HashSet源码浅析
引言
HashSet 实现set接口,继承AbstractSet类;是一个不允许存储重复元素的集合;
public class HashSet<E>
extends AbstractSet<E>
implements Set<E>, Cloneable, java.io.Serializable
HashSet类两个主要属性
成员变量map修饰符为transient:hashset也定制了序列化方法;针对transient 修饰的字段
private transient HashMap<E,Object> map;
// Dummy value to associate with an Object in the backing Map
private static final Object PRESENT = new Object();
可以看出
- HashSet内部是由hashMap实现的;
- PRESENT :是所有写入 map 的 value 值。
add
调用map的put方法,写入<K,V> = <e,PRESENT>
public boolean add(E e) {
return map.put(e, PRESENT)==null;
}
可以看出它是将存放的对象当做了 HashMap 的健,value 都是相同的 PRESENT 。
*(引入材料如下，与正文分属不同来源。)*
==> config.mk <==
export PLATFORM = sky130hd
export DESIGN_NAME = fetch_queue
export DESIGN_NICKNAME = d
export VERILOG_FILES = /design/src/logic/fetch_pkg.sv /design/src/logic/fetch_queue.sv
export VERILOG_INCLUDE_DIRS = /design/src /design/src/include
export SDC_FILE = /design/constraint.sdc
export NUM_CORES = 1
export LEC_CHECK = 0
export BUFFER_PORTS_ARGS = -buffer_cell sky130_fd_sc_hd__buf_4
export CAP_MARGIN = 20
export CELL_PAD_IN_SITES_DETAIL_PLACEMENT = 0
export CELL_PAD_IN_SITES_GLOBAL_PLACEMENT = 1
export CORE_ASPECT_RATIO = 1.2
export CORE_UTILIZATION = 45
export DETAILED_ROUTE_END_ITERATION = 10
export HOLD_SLACK_MARGIN = 0.06
export PLACE_DENSITY = 0.78
export SLEW_MARGIN = 10
export SYNTH_ARGS = -nofsm -noshare
export SYNTH_HDL_FRONTEND = slang
export SYNTH_SLANG_ARGS = --single-unit
==> constraint.sdc <==
create_clock -name clk -period 3.2 [get_ports clk]
set_input_delay 0.32 -clock clk [delete_from_list [all_inputs] [get_ports clk]]
set_output_delay 0.32 -clock clk [all_outputs]
set_load 0.02 [all_outputs]
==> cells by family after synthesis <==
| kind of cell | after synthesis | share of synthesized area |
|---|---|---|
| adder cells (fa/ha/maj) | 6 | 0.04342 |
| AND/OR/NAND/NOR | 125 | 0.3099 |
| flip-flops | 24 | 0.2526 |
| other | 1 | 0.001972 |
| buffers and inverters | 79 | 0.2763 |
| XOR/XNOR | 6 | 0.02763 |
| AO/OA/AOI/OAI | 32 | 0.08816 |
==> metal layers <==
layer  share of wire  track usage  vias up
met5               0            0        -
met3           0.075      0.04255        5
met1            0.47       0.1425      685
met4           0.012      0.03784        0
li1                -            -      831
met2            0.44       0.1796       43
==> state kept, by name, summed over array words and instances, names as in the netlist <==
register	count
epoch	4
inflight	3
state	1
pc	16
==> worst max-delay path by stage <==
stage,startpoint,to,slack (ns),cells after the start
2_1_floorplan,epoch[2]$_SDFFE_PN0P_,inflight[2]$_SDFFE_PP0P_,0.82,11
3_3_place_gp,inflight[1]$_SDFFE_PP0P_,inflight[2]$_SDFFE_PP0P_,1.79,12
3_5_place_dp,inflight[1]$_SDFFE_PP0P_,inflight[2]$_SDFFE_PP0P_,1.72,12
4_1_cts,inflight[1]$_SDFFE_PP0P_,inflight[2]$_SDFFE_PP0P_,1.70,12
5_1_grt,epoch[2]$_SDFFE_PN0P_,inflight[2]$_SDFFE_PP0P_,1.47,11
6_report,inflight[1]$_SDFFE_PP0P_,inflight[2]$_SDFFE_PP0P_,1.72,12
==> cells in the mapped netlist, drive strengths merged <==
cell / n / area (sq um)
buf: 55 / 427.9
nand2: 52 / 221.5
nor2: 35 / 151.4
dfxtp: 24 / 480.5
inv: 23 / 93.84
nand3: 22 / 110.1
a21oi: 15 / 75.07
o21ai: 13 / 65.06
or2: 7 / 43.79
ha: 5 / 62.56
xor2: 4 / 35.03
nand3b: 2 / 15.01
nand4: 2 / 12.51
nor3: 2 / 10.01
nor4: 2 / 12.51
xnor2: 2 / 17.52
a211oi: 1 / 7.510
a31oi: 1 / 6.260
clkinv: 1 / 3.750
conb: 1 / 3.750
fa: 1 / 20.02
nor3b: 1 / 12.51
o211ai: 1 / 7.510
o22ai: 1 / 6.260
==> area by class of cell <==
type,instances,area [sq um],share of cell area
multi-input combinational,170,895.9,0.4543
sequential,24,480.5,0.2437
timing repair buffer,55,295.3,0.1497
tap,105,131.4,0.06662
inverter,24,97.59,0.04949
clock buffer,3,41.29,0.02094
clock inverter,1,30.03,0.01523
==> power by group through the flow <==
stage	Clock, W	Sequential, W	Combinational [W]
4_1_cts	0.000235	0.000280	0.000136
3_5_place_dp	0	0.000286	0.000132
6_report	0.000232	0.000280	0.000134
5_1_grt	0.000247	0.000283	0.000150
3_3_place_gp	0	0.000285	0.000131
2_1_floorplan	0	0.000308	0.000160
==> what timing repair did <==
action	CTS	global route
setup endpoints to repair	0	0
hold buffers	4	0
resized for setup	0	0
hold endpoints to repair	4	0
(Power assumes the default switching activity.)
由于 HashMap 的 key 是不能重复的,所以每当有重复的值写入到 HashSet 时,value 会被覆盖,但 key 不会受到影响,这样就保证了 HashSet 中只能存放不重复的元素。
如果指定的元素尚不存在,则将其添加到此集合中。如果此集合不包含元素e2(e == null?e2 == null:e.equals(e2)),则将指定元素e添加到此集合。 如果此set已包含该元素,则调用将保持set不变并返回false。
contains
类似的hashset是否contains一个元素,调用的是map.containsKey(o)
方法:map是否包含该key
public boolean contains(Object o) {
return map.containsKey(o);
}
remove
如果存在,则从该集合中移除指定的元素。 更正式的,如果此集合包含这样的元素,则删除元素e(o == null?e == null:o.equals(e))。 如果此set包含该元素,则返回true(或等效地,如果此set由于调用而更改)。 (一旦调用返回,该集合将不包含该元素。)
public boolean remove(Object o) {
return map.remove(o)==PRESENT;
}
序列化
…
官方说明
This class implements the Set interface, backed by a hash table (actually a HashMap instance). It makes no guarantees as to the iteration order of the set; in particular, it does not guarantee that the order will remain constant over time. This class permits the null element.
允许null元素
This class offers constant time performance for the basic operations (add, remove, contains and size), assuming the hash function disperses the elements properly among the buckets. Iterating over this set requires time proportional to the sum of the HashSet instance’s size (the number of elements) plus the “capacity” of the backing HashMap instance (the number of buckets). Thus, it’s very important not to set the initial capacity too high (or the load factor too low) if iteration performance is important.
基本操作的时间复杂度都为O(1),常数时间
Note that this implementation is not synchronized. If multiple threads access a hash set concurrently, and at least one of the threads modifies the set, it must be synchronized externally. This is typically accomplished by synchronizing on some object that naturally encapsulates the set. If no such object exists, the set should be “wrapped” using the Collections.synchronizedSet method. This is best done at creation time, to prevent accidental unsynchronized access to the set:
同样是线程不安全的,转换成线程安全,可以使用Collections.synchronizedSet()包装一下
Set s = Collections.synchronizedSet(new HashSet(...));
The iterators returned by this class’s iterator method are fail-fast: if the set is modified at any time after the iterator is created, in any way except through the iterator’s own remove method, the Iterator throws a ConcurrentModificationException. Thus, in the face of concurrent modification, the iterator fails quickly and cleanly, rather than risking arbitrary, non-deterministic behavior at an undetermined time in the future.
fail-fast机制,ConcurrentModificationException